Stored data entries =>
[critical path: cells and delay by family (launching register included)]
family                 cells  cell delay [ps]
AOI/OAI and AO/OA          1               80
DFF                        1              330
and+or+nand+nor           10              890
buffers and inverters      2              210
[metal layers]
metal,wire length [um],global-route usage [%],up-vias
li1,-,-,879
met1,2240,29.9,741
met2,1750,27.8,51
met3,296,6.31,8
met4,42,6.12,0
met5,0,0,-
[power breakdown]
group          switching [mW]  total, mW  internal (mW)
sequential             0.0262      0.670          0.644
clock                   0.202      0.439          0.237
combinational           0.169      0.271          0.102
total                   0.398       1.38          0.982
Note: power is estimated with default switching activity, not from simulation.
==> src/design/dwpi_regs.sv <==
module dwpi_regs (
    input  logic                          aclk,
    input  logic                          aresetn,
    input  logic                          psel,
    input  logic                          penable,
    input  logic                          pwrite,
    input  logic [dwpi_pkg::ADDR_W-1:0]   paddr,
    input  logic [dwpi_pkg::DATA_W-1:0]   pwdata,
    output logic [dwpi_pkg::DATA_W-1:0]   prdata,
    output logic                          pready,
    output dwpi_pkg::cfg_t                cfg
);
    import dwpi_pkg::*;

    typedef enum logic [2:0] {
        REG_ENABLE      = 3'd0,
        REG_PROP_GAIN   = 3'd1,
        REG_INTEG_GAIN  = 3'd2,
        REG_SUM_LIM_L   = 3'd3,
        REG_SUM_LIM_R   = 3'd4,
        REG_STOP_THRESH = 3'd5,
        REG_POWER_LIMIT = 3'd6
    } reg_idx_t;

    cfg_t cfg_reg;
    logic wr_en;
    logic [2:0] idx;

    assign pready = 1'b1;
    assign wr_en  = psel && penable && pwrite;
    assign idx    = paddr[4:2];
    assign cfg    = cfg_reg;

    always_ff @(posedge aclk) begin
        if (!aresetn) begin
            cfg_reg.enable          <= ENABLE_RST;
            cfg_reg.prop_gain       <= PROP_GAIN_RST;
            cfg_reg.integ_gain      <= INTEG_GAIN_RST;
            cfg_reg.sum_limit_left  <= SUM_LIMIT_RST;
            cfg_reg.sum_limit_right <= SUM_LIMIT_RST;
            cfg_reg.stop_threshold  <= STOP_THRESH_RST;
            cfg_reg.power_limit     <= POWER_LIMIT_RST;
        end else if (wr_en) begin
            unique case (idx)
                REG_ENABLE:      cfg_reg.enable          <= pwdata[0];
                REG_PROP_GAIN:   cfg_reg.prop_gain       <= pwdata[15:0];
                REG_INTEG_GAIN:  cfg_reg.integ_gain      <= pwdata[15:0];
                REG_SUM_LIM_L:   cfg_reg.sum_limit_left  <= pwdata[15:0];
                REG_SUM_LIM_R:   cfg_reg.sum_limit_right <= pwdata[15:0];
                REG_STOP_THRESH: cfg_reg.stop_threshold  <= pwdata[9:0];
                REG_POWER_LIMIT: cfg_reg.power_limit     <= pwdata[14:0];
                default: ;
            endcase
        end
    end

    always_comb begin
        unique case (idx)
            REG_ENABLE:      prdata = DATA_W'(cfg_reg.enable);
            REG_PROP_GAIN:   prdata = DATA_W'(cfg_reg.prop_gain);
            REG_INTEG_GAIN:  prdata = DATA_W'(cfg_reg.integ_gain);
            REG_SUM_LIM_L:   prdata = DATA_W'(cfg_reg.sum_limit_left);
            REG_SUM_LIM_R:   prdata = DATA_W'(cfg_reg.sum_limit_right);
            REG_STOP_THRESH: prdata = DATA_W'(cfg_reg.stop_threshold);
            REG_POWER_LIMIT: prdata = DATA_W'(cfg_reg.power_limit);
            default:         prdata = '0;
        endcase
    end

endmodule

==> config.mk <==
export PLATFORM = sky130hd
export DESIGN_NAME = dwpi_regs
export DESIGN_NICKNAME = d
export VERILOG_FILES = /design/src/design/dwpi_pkg.sv /design/src/design/dwpi_regs.sv
export SDC_FILE = /design/constraint.sdc
export NUM_CORES = 1
export LEC_CHECK = 0
export BUFFER_PORTS_ARGS = -buffer_cell sky130_fd_sc_hd__buf_2
export CAP_MARGIN = 20
export CORE_MARGIN = 8
export CORE_UTILIZATION = 30
export DETAILED_ROUTE_END_ITERATION = 12
export PLACE_DENSITY = 0.53
export SYNTH_ARGS = -nofsm -noshare
export SYNTH_HDL_FRONTEND = slang
export SYNTH_SLANG_ARGS = --single-unit
export TNS_END_PERCENT = 10
==> constraint.sdc <==
create_clock -name aclk -period 4.8 [get_ports aclk]
set_input_delay 1.2 -clock aclk [delete_from_list [all_inputs] [get_ports aclk]]
set_output_delay 1.2 -clock aclk [all_outputs]
set_load 0.05 [all_outputs]
===== config.mk =====
export PLATFORM = sky130hd
export DESIGN_NAME = longest_prefix_match_lookup
export DESIGN_NICKNAME = d
export VERILOG_FILES = /design/src/rtl/lpm_pkg.sv /design/src/rtl/lpm_table.sv /design/src/rtl/lpm_best.sv /design/src/rtl/lpm_ctrl.sv /design/src/rtl/longest_prefix_match_lookup.sv
export SDC_FILE = /design/constraint.sdc
export NUM_CORES = 1
export LEC_CHECK = 0
export ABC_AREA = 1
export BUFFER_PORTS_ARGS = -buffer_cell sky130_fd_sc_hd__buf_2
export CORE_MARGIN = 2
export CORE_UTILIZATION = 25
export CTS_BUF_LIST = sky130_fd_sc_hd__clkbuf_4
export DETAILED_ROUTE_END_ITERATION = 7
export PLACE_DENSITY = 0.41
export RECOVER_POWER = 100
export SYNTH_ARGS = -nofsm -noshare
export SYNTH_HDL_FRONTEND = slang
export SYNTH_SLANG_ARGS = --single-unit
export TNS_END_PERCENT = 5

===== constraint.sdc =====
create_clock -name clk -period 4.6 [get_ports clk]
set_clock_uncertainty 0.2 [all_clocks]
set_input_delay 0.92 -clock clk [delete_from_list [all_inputs] [get_ports clk]]
set_output_delay 0.92 -clock clk [all_outputs]
set_load 0.005 [all_outputs]

===== src/rtl/lpm_pkg.sv =====
// shared types and constants for the longest prefix match lookup
// no dependencies; used by every module under rtl
package lpm_pkg;

    localparam int TABLE_DEPTH_DEF = 16;
    localparam int PORT_COUNT      = 16;

    localparam int ADDR_W = 32;
    localparam int PORT_W = 4;
    localparam int SLOT_W = 4;

    localparam int IN_DATA_W  = 112;
    localparam int OUT_DATA_W = 48;

    localparam logic CMD_WRITE  = 1'b0;
    localparam logic CMD_LOOKUP = 1'b1;

    typedef enum logic [3:0] {
        S_IDLE   = 4'b0001,
        S_SCAN   = 4'b0010,
        S_LAST   = 4'b0100,
        S_REPORT = 4'b1000
    } state_t;

    typedef struct packed {
        logic              vld;
        logic [ADDR_W-1:0] prefix;
        logic [ADDR_W-1:0] mask;
        logic [PORT_W-1:0] port;
    } entry_t;

    typedef struct packed {
        logic [ADDR_W-1:0] mask;
        logic [SLOT_W-1:0] slot;
        logic [PORT_W-1:0] port;
        logic              found;
    } result_t;

    // sequencer to datapath controls
    typedef struct packed {
        logic clear;
        logic rd_en;
        logic load_out;
        logic busy;
    } scan_ctrl_t;

endpackage
### config.mk
export PLATFORM = sky130hd
export DESIGN_NAME = uart_boot_download_protocol
export DESIGN_NICKNAME = d
export VERILOG_FILES = /design/src/ubd_pkg.sv /design/src/uart_boot_download_protocol.sv /design/src/ubd_front.sv /design/src/ubd_job_fifo.sv /design/src/ubd_back.sv
export SDC_FILE = /design/constraint.sdc
export NUM_CORES = 1
export LEC_CHECK = 0
export CORE_MARGIN = 3
export CORE_UTILIZATION = 45
export CTS_CLUSTER_SIZE = 30
export DETAILED_ROUTE_END_ITERATION = 12
export DONT_BUFFER_PORTS = 1
export GPL_TIMING_DRIVEN = 0
export PLACE_DENSITY = 0.6
export SYNTH_ARGS = -nofsm -noshare
export SYNTH_HDL_FRONTEND = slang
export SYNTH_SLANG_ARGS = --single-unit
### constraint.sdc
create_clock -name clk -period 8.3 [get_ports clk]
set_input_delay 1.66 -clock clk [delete_from_list [all_inputs] [get_ports clk]]
set_output_delay 1.66 -clock clk [all_outputs]
set_load 0.03 [all_outputs]
### src/ubd_pkg.sv
// Shared types, codes and helpers of the UART boot download engine.
package ubd_pkg;

    localparam int JOB_DEPTH = 2;
    localparam int JOB_PTR_W = (JOB_DEPTH > 1) ? $clog2(JOB_DEPTH) : 1;
    localparam int JOB_CNT_W = $clog2(JOB_DEPTH + 1);

    localparam logic [7:0] BYTE_HELLO = 8'h81;
    localparam logic [7:0] BYTE_OK    = 8'h4F; // 'O'
    localparam logic [7:0] CMD_BAUD   = 8'h52; // 'R'
    localparam logic [7:0] CMD_ADDR   = 8'h53; // 'S'
    localparam logic [7:0] CMD_LOAD   = 8'h4C; // 'L'
    localparam logic [7:0] CMD_JUMP   = 8'h4A; // 'J'

    localparam logic [31:0] CONNECT_TIMEOUT_RST = 32'd20000000;
    localparam logic [31:0] FIELD_TIMEOUT_RST   = 32'd1000000;
    localparam logic [31:0] DATA_TIMEOUT_RST    = 32'd2000000;
    localparam logic [31:0] REMAP_LIMIT_RST     = 32'd65536;
    localparam logic [31:0] REMAP_BASE_RST      = 32'd0;

    typedef enum logic [1:0] {
        OP_START = 2'd0,
        OP_BYTE  = 2'd1,
        OP_ERROR = 2'd2,
        OP_TICK  = 2'd3
    } opcode_t;

    typedef enum logic [2:0] {
        CFG_CONNECT_TIMEOUT = 3'd0,
        CFG_FIELD_TIMEOUT   = 3'd1,
        CFG_DATA_TIMEOUT    = 3'd2,
        CFG_REMAP_LIMIT     = 3'd3,
        CFG_REMAP_BASE      = 3'd4
    } cfg_index_t;

    typedef enum logic [2:0] {
        PH_IDLE    = 3'd0,
        PH_CONNECT = 3'd1,
        PH_CMD     = 3'd2,
        PH_BAUD    = 3'd3,
        PH_ADDR    = 3'd4,
        PH_SIZE    = 3'd5,
        PH_DATA    = 3'd6
    } phase_t;

    typedef enum logic [2:0] {
        KIND_SEND  = 3'd0,
        KIND_WRITE = 3'd1,
        KIND_BAUD  = 3'd2,
        KIND_JUMP  = 3'd3,
        KIND_DONE  = 3'd4
    } kind_t;

    typedef enum logic [2:0] {
        ST_JUMPED  = 3'd0,
        ST_UNKNOWN = 3'd1,
        ST_RXERR   = 3'd2,
        ST_TIMEOUT = 3'd3,
        ST_REFUSED = 3'd4
    } status_t;

    typedef struct packed {
        kind_t       kind;
        logic [7:0]  tx_byte;
        logic [31:0] address;
        logic [31:0] value;
        status_t     status;
        logic        last;
    } res_t;

    // one or two results caused by one input transaction
    typedef struct packed {
        logic two;
        res_t r0;
        res_t r1;
    } job_t;

    function automatic res_t mk_res(kind_t k, logic [7:0] tx, logic [31:0] addr,
                                    logic [31:0] val, status_t st, logic lst);
        res_t r;
        r.kind    = k;
        r.tx_byte = tx;
        r.address = addr;
        r.value   = val;
        r.status  = st;
        r.last    = lst;
        return r;
    endfunction

endpackage

### src/uart_boot_download_protocol.sv
// Top level of the UART boot download protocol engine.
//
//  channel   handshake               payload
//  --------  ----------------------  ---------------------------------------------
//  input     push / full             opcode, rx_byte
//  result    empty / pop             kind, tx_byte, address, value, status, last
//  config    cfg_we (no back-press)  cfg_index, cfg_data
//
// Flow: the front end consumes one input transaction per cycle while full is low
// and updates the session state in that cycle; the sequencer puts out one result
// per cycle while the output register is free or popped, through a single output
// register, so an item with two results leaves it as two results, r0 then r1.
// Reset: asynchronous, active low; config registers return to their defaults,
// the session goes idle and the job queue and output register empty.
// Stalls: a two-entry job queue lets input keep flowing while pop is held low;
// full rises only when both queue entries are taken.
module uart_boot_download_protocol (
    input  logic        clk,
    input  logic        rst_n,
    // input queue side
    input  logic        push,
    output logic        full,
    input  logic [1:0]  opcode,
    input  logic [7:0]  rx_byte,
    // result queue side
    output logic        empty,
    input  logic        pop,
    output logic [2:0]  kind,
    output logic [7:0]  tx_byte,
    output logic [31:0] address,
    output logic [31:0] value,
    output logic [2:0]  status,
    output logic        last,
    // configuration write port
    input  logic        cfg_we,
    input  logic [2:0]  cfg_index,
    input  logic [31:0] cfg_data
);

    logic          accept;
    logic          job_push;
    ubd_pkg::job_t job_in, job_head;
    logic          q_empty, q_pop;
    logic          out_valid;
    ubd_pkg::res_t out_res;

    // items that cause no result still need a free slot, which keeps this simple
    assign accept = push && !full;

    ubd_front u_front (
        .clk       (clk),
        .rst_n     (rst_n),
        .cfg_we    (cfg_we),
        .cfg_index (cfg_index),
        .cfg_data  (cfg_data),
        .accept    (accept),
        .opcode    (opcode),
        .rx_byte   (rx_byte),
        .job_push  (job_push),
        .job       (job_in)
    );

    // push only on an accepted transaction that produced results
    ubd_job_fifo u_fifo (
        .clk   (clk),
        .rst_n (rst_n),
        .push  (accept && job_push),
        .wdata (job_in),
        .full  (full),
        .pop   (q_pop),
        .empty (q_empty),
        .rdata (job_head)
    );

    ubd_back u_back (
        .clk       (clk),
        .rst_n     (rst_n),
        .q_empty   (q_empty),
        .q_head    (job_head),
        .q_pop     (q_pop),
        .pop       (pop),
        .out_valid (out_valid),
        .out_res   (out_res)
    );

    assign empty   = !out_valid;
    assign kind    = out_res.kind;
    assign tx_byte = out_res.tx_byte;
    assign address = out_res.address;
    assign value   = out_res.value;
    assign status  = out_res.status;
    assign last    = out_res.last;

endmodule

### src/ubd_front.sv
// Protocol front end: config registers, session state, result job build.
module ubd_front (
    input  logic                clk,
    input  logic                rst_n,
    input  logic                cfg_we,
    input  logic [2:0]          cfg_index,
    input  logic [31:0]         cfg_data,
    input  logic                accept,
    input  logic [1:0]          opcode,
    input  logic [7:0]          rx_byte,
    output logic                job_push,
    output ubd_pkg::job_t       job
);

    logic [31:0] conn_to_reg, field_to_reg, data_to_reg, remap_limit_reg, remap_base_reg;

    ubd_pkg::phase_t phase_reg, phase_next;
    logic [31:0] shift_reg, shift_next;
    logic [1:0]  count_reg, count_next;
    logic [31:0] load_addr_reg, load_addr_next;
    logic [10:0] left_reg, left_next;
    logic [31:0] wait_reg, wait_next;

    logic [31:0] lim_raw, lim, wait_inc, shift_new, remapped;
    logic [10:0] left_dec;

    always_ff @(posedge clk or negedge rst_n)
    begin
        if (!rst_n)
        begin
            conn_to_reg     <= ubd_pkg::CONNECT_TIMEOUT_RST;
            field_to_reg    <= ubd_pkg::FIELD_TIMEOUT_RST;
            data_to_reg     <= ubd_pkg::DATA_TIMEOUT_RST;
            remap_limit_reg <= ubd_pkg::REMAP_LIMIT_RST;
            remap_base_reg  <= ubd_pkg::REMAP_BASE_RST;
        end
        else if (cfg_we)
        begin
            case (ubd_pkg::cfg_index_t'(cfg_index))
                ubd_pkg::CFG_CONNECT_TIMEOUT: conn_to_reg     <= cfg_data;
                ubd_pkg::CFG_FIELD_TIMEOUT:   field_to_reg    <= cfg_data;
                ubd_pkg::CFG_DATA_TIMEOUT:    data_to_reg     <= cfg_data;
                ubd_pkg::CFG_REMAP_LIMIT:     remap_limit_reg <= cfg_data;
                ubd_pkg::CFG_REMAP_BASE:      remap_base_reg  <= cfg_data;
                default: ;
            endcase
        end
    end

    always_ff @(posedge clk or negedge rst_n)
    begin
        if (!rst_n)
        begin
            phase_reg     <= ubd_pkg::PH_IDLE;
            shift_reg     <= '0;
            count_reg     <= '0;
            load_addr_reg <= '0;
            left_reg      <= '0;
            wait_reg      <= '0;
        end
        else if (accept)
        begin
            phase_reg     <= phase_next;
            shift_reg     <= shift_next;
            count_reg     <= count_next;
            load_addr_reg <= load_addr_next;
            left_reg      <= left_next;
            wait_reg      <= wait_next;
        end
    end

    // timeout of zero behaves as one
    always_comb
    begin
        case (phase_reg)
            ubd_pkg::PH_CONNECT: lim_raw = conn_to_reg;
            ubd_pkg::PH_DATA:    lim_raw = data_to_reg;
            default:             lim_raw = field_to_reg;
        endcase
        lim       = (lim_raw == 32'd0) ? 32'd1 : lim_raw;
        wait_inc  = wait_reg + 32'd1;
        shift_new = shift_reg;
        case (count_reg)
            2'd0:    shift_new[7:0]   = shift_reg[7:0]   | rx_byte;
            2'd1:    shift_new[15:8]  = shift_reg[15:8]  | rx_byte;
            2'd2:    shift_new[23:16] = shift_reg[23:16] | rx_byte;
            default: shift_new[31:24] = shift_reg[31:24] | rx_byte;
        endcase
        remapped = (shift_new < remap_limit_reg) ? shift_new + remap_base_reg : shift_new;
        left_dec = (left_reg != 11'd0) ? left_reg - 11'd1 : left_reg;
    end

    always_comb
    begin
        phase_next     = phase_reg;
        shift_next     = shift_reg;
        count_next     = count_reg;
        load_addr_next = load_addr_reg;
        left_next      = left_reg;
        wait_next      = wait_reg;
        job_push       = 1'b0;
        job            = '0;

        case (ubd_pkg::opcode_t'(opcode))
            ubd_pkg::OP_START:
            begin
                phase_next     = ubd_pkg::PH_CONNECT;
                shift_next     = '0;
                count_next     = '0;
                load_addr_next = '0;
                left_next      = '0;
                wait_next      = '0;
                job_push       = 1'b1;
                job.r0 = ubd_pkg::mk_res(ubd_pkg::KIND_SEND, ubd_pkg::BYTE_HELLO, '0, '0,
                                         ubd_pkg::ST_JUMPED, 1'b1);
            end
            ubd_pkg::OP_ERROR:
            begin
                if (phase_reg != ubd_pkg::PH_IDLE)
                begin
                    phase_next = ubd_pkg::PH_IDLE;
                    job_push   = 1'b1;
                    job.r0 = ubd_pkg::mk_res(ubd_pkg::KIND_DONE, '0, '0, '0,
                                             ubd_pkg::ST_RXERR, 1'b1);
                end
            end
            ubd_pkg::OP_TICK:
            begin
                if (phase_reg != ubd_pkg::PH_IDLE && phase_reg != ubd_pkg::PH_CMD)
                begin
                    wait_next = wait_inc;
                    if (wait_inc >= lim)
                    begin
                        phase_next = ubd_pkg::PH_IDLE;
                        job_push   = 1'b1;
                        job.r0 = ubd_pkg::mk_res(ubd_pkg::KIND_DONE, '0, '0, '0,
                                                 ubd_pkg::ST_TIMEOUT, 1'b1);
                    end
                end
            end
            default: // received byte
            begin
                case (phase_reg)
                    ubd_pkg::PH_CONNECT:
                    begin
                        if (rx_byte == ubd_pkg::BYTE_OK)
                        begin
                            phase_next = ubd_pkg::PH_CMD;
                        end
                        else
                        begin
                            phase_next = ubd_pkg::PH_IDLE;
                            job_push   = 1'b1;
                            job.r0 = ubd_pkg::mk_res(ubd_pkg::KIND_DONE, '0, '0, '0,
                                                     ubd_pkg::ST_REFUSED, 1'b1);
                        end
                    end
                    ubd_pkg::PH_CMD:
                    begin
                        shift_next = '0;
                        count_next = '0;
                        wait_next  = '0;
                        if (rx_byte == ubd_pkg::CMD_BAUD)
                        begin
                            phase_next = ubd_pkg::PH_BAUD;
                        end
                        else if (rx_byte == ubd_pkg::CMD_ADDR)
                        begin
                            phase_next = ubd_pkg::PH_ADDR;
                        end
                        else if (rx_byte == ubd_pkg::CMD_LOAD)
                        begin
                            phase_next = ubd_pkg::PH_SIZE;
                        end
                        else
                        begin
                            // leave field state as it was
                            shift_next = shift_reg;
                            count_next = count_reg;
                            wait_next  = wait_reg;
                            phase_next = ubd_pkg::PH_IDLE;
                            job_push   = 1'b1;
                            if (rx_byte == ubd_pkg::CMD_JUMP)
                            begin
                                job.two = 1'b1;
                                job.r0 = ubd_pkg::mk_res(ubd_pkg::KIND_JUMP, '0,
                                                         load_addr_reg, '0,
                                                         ubd_pkg::ST_JUMPED, 1'b0);
                                job.r1 = ubd_pkg::mk_res(ubd_pkg::KIND_DONE, '0, '0, '0,
                                                         ubd_pkg::ST_JUMPED, 1'b1);
                            end
                            else
                            begin
                                job.r0 = ubd_pkg::mk_res(ubd_pkg::KIND_DONE, '0, '0, '0,
                                                         ubd_pkg::ST_UNKNOWN, 1'b1);
                            end
                        end
                    end
                    ubd_pkg::PH_BAUD, ubd_pkg::PH_ADDR:
                    begin
                        shift_next = shift_new;
                        if (count_reg != 2'd3)
                        begin
                            count_next = count_reg + 2'd1;
                        end
                        else
                        begin
                            count_next = '0;
                            phase_next = ubd_pkg::PH_CMD;
                            job_push   = 1'b1;
                            if (phase_reg == ubd_pkg::PH_BAUD)
                            begin
                                job.two = 1'b1;
                                job.r0 = ubd_pkg::mk_res(ubd_pkg::KIND_BAUD, '0, '0,
                                                         shift_new, ubd_pkg::ST_JUMPED,
                                                         1'b0);
                                job.r1 = ubd_pkg::mk_res(ubd_pkg::KIND_SEND,
                                                         ubd_pkg::BYTE_OK, '0, '0,
                                                         ubd_pkg::ST_JUMPED, 1'b1);
                            end
                            else
                            begin
                                load_addr_next = remapped;
                                job.r0 = ubd_pkg::mk_res(ubd_pkg::KIND_SEND,
                                                         ubd_pkg::BYTE_OK, '0, '0,
                                                         ubd_pkg::ST_JUMPED, 1'b1);
                            end
                        end
                    end
                    ubd_pkg::PH_SIZE:
                    begin
                        left_next  = {1'b0, rx_byte, 2'b00} + 11'd4;
                        phase_next = ubd_pkg::PH_DATA;
                        wait_next  = '0;
                    end
                    ubd_pkg::PH_DATA:
                    begin
                        load_addr_next = load_addr_reg + 32'd1;
                        left_next      = left_dec;
                        job_push       = 1'b1;
                        job.r0 = ubd_pkg::mk_res(ubd_pkg::KIND_WRITE, '0, load_addr_reg,
                                                 {24'd0, rx_byte}, ubd_pkg::ST_JUMPED,
                                                 (left_dec != 11'd0));
                        if (left_dec == 11'd0)
                        begin
                            phase_next = ubd_pkg::PH_CMD;
                            job.two    = 1'b1;
                            job.r1 = ubd_pkg::mk_res(ubd_pkg::KIND_SEND, ubd_pkg::BYTE_OK,
                                                     '0, '0, ubd_pkg::ST_JUMPED, 1'b1);
                        end
                    end
                    default: ; // idle: byte ignored
                endcase
            end
        endcase
    end

endmodule

### src/ubd_job_fifo.sv
// Short job queue between the protocol front end and the result sequencer.
module ubd_job_fifo (
    input  logic          clk,
    input  logic          rst_n,
    input  logic          push,
    input  ubd_pkg::job_t wdata,
    output logic          full,
    input  logic          pop,
    output logic          empty,
    output ubd_pkg::job_t rdata
);

    ubd_pkg::job_t                  mem_reg [ubd_pkg::JOB_DEPTH];
    logic [ubd_pkg::JOB_PTR_W-1:0]  wr_reg, rd_reg;
    logic [ubd_pkg::JOB_CNT_W-1:0]  cnt_reg;
    logic                           do_push, do_pop;

    assign full    = (cnt_reg == ubd_pkg::JOB_CNT_W'(ubd_pkg::JOB_DEPTH));
    assign empty   = (cnt_reg == '0);
    assign do_push = push && !full;
    assign do_pop  = pop && !empty;
    assign rdata   = mem_reg[rd_reg];

    always_ff @(posedge clk)
    begin
        if (do_push)
        begin
            mem_reg[wr_reg] <= wdata;
        end
    end

    always_ff @(posedge clk or negedge rst_n)
    begin
        if (!rst_n)
        begin
            wr_reg  <= '0;
            rd_reg  <= '0;
            cnt_reg <= '0;
        end
        else
        begin
            if (do_push)
            begin
                wr_reg <= (wr_reg == ubd_pkg::JOB_PTR_W'(ubd_pkg::JOB_DEPTH - 1))
                          ? '0 : wr_reg + ubd_pkg::JOB_PTR_W'(1);
            end
            if (do_pop)
            begin
                rd_reg <= (rd_reg == ubd_pkg::JOB_PTR_W'(ubd_pkg::JOB_DEPTH - 1))
                          ? '0 : rd_reg + ubd_pkg::JOB_PTR_W'(1);
            end
            case ({do_push, do_pop})
                2'b10:   cnt_reg <= cnt_reg + ubd_pkg::JOB_CNT_W'(1);
                2'b01:   cnt_reg <= cnt_reg - ubd_pkg::JOB_CNT_W'(1);
                default: ;
            endcase
        end
    end

endmodule

### src/ubd_back.sv
// Result sequencer: splits each job into results and holds the output register.
module ubd_back (
    input  logic          clk,
    input  logic          rst_n,
    input  logic          q_empty,
    input  ubd_pkg::job_t q_head,
    output logic          q_pop,
    input  logic          pop,
    output logic          out_valid,
    output ubd_pkg::res_t out_res
);

    logic          out_valid_reg, out_valid_next;
    ubd_pkg::res_t out_res_reg, out_res_next;
    logic          sel_reg, sel_next;
    logic          take;

    always_comb
    begin
        take           = (!out_valid_reg || pop) && !q_empty;
        q_pop          = take && (sel_reg || !q_head.two);
        out_valid_next = out_valid_reg && !pop;
        out_res_next   = out_res_reg;
        sel_next       = sel_reg;
        if (take)
        begin
            out_valid_next = 1'b1;
            out_res_next   = sel_reg ? q_head.r1 : q_head.r0;
            sel_next       = !q_pop;
        end
    end

    always_ff @(posedge clk or negedge rst_n)
    begin
        if (!rst_n)
        begin
            out_valid_reg <= 1'b0;
            sel_reg       <= 1'b0;
        end
        else
        begin
            out_valid_reg <= out_valid_next;
            sel_reg       <= sel_next;
        end
    end

    always_ff @(posedge clk)
    begin
        out_res_reg <= out_res_next;
    end

    assign out_valid = out_valid_reg;
    assign out_res   = out_res_reg;

endmodule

Task description => Go through the data above from its first line and copy each line exactly, stopping once the line with "met2,1750,27.8,51" has been copied.

Worked solution =>
[critical path: cells and delay by family (launching register included)]
family                 cells  cell delay [ps]
AOI/OAI and AO/OA          1               80
DFF                        1              330
and+or+nand+nor           10              890
buffers and inverters      2              210
[metal layers]
metal,wire length [um],global-route usage [%],up-vias
li1,-,-,879
met1,2240,29.9,741
met2,1750,27.8,51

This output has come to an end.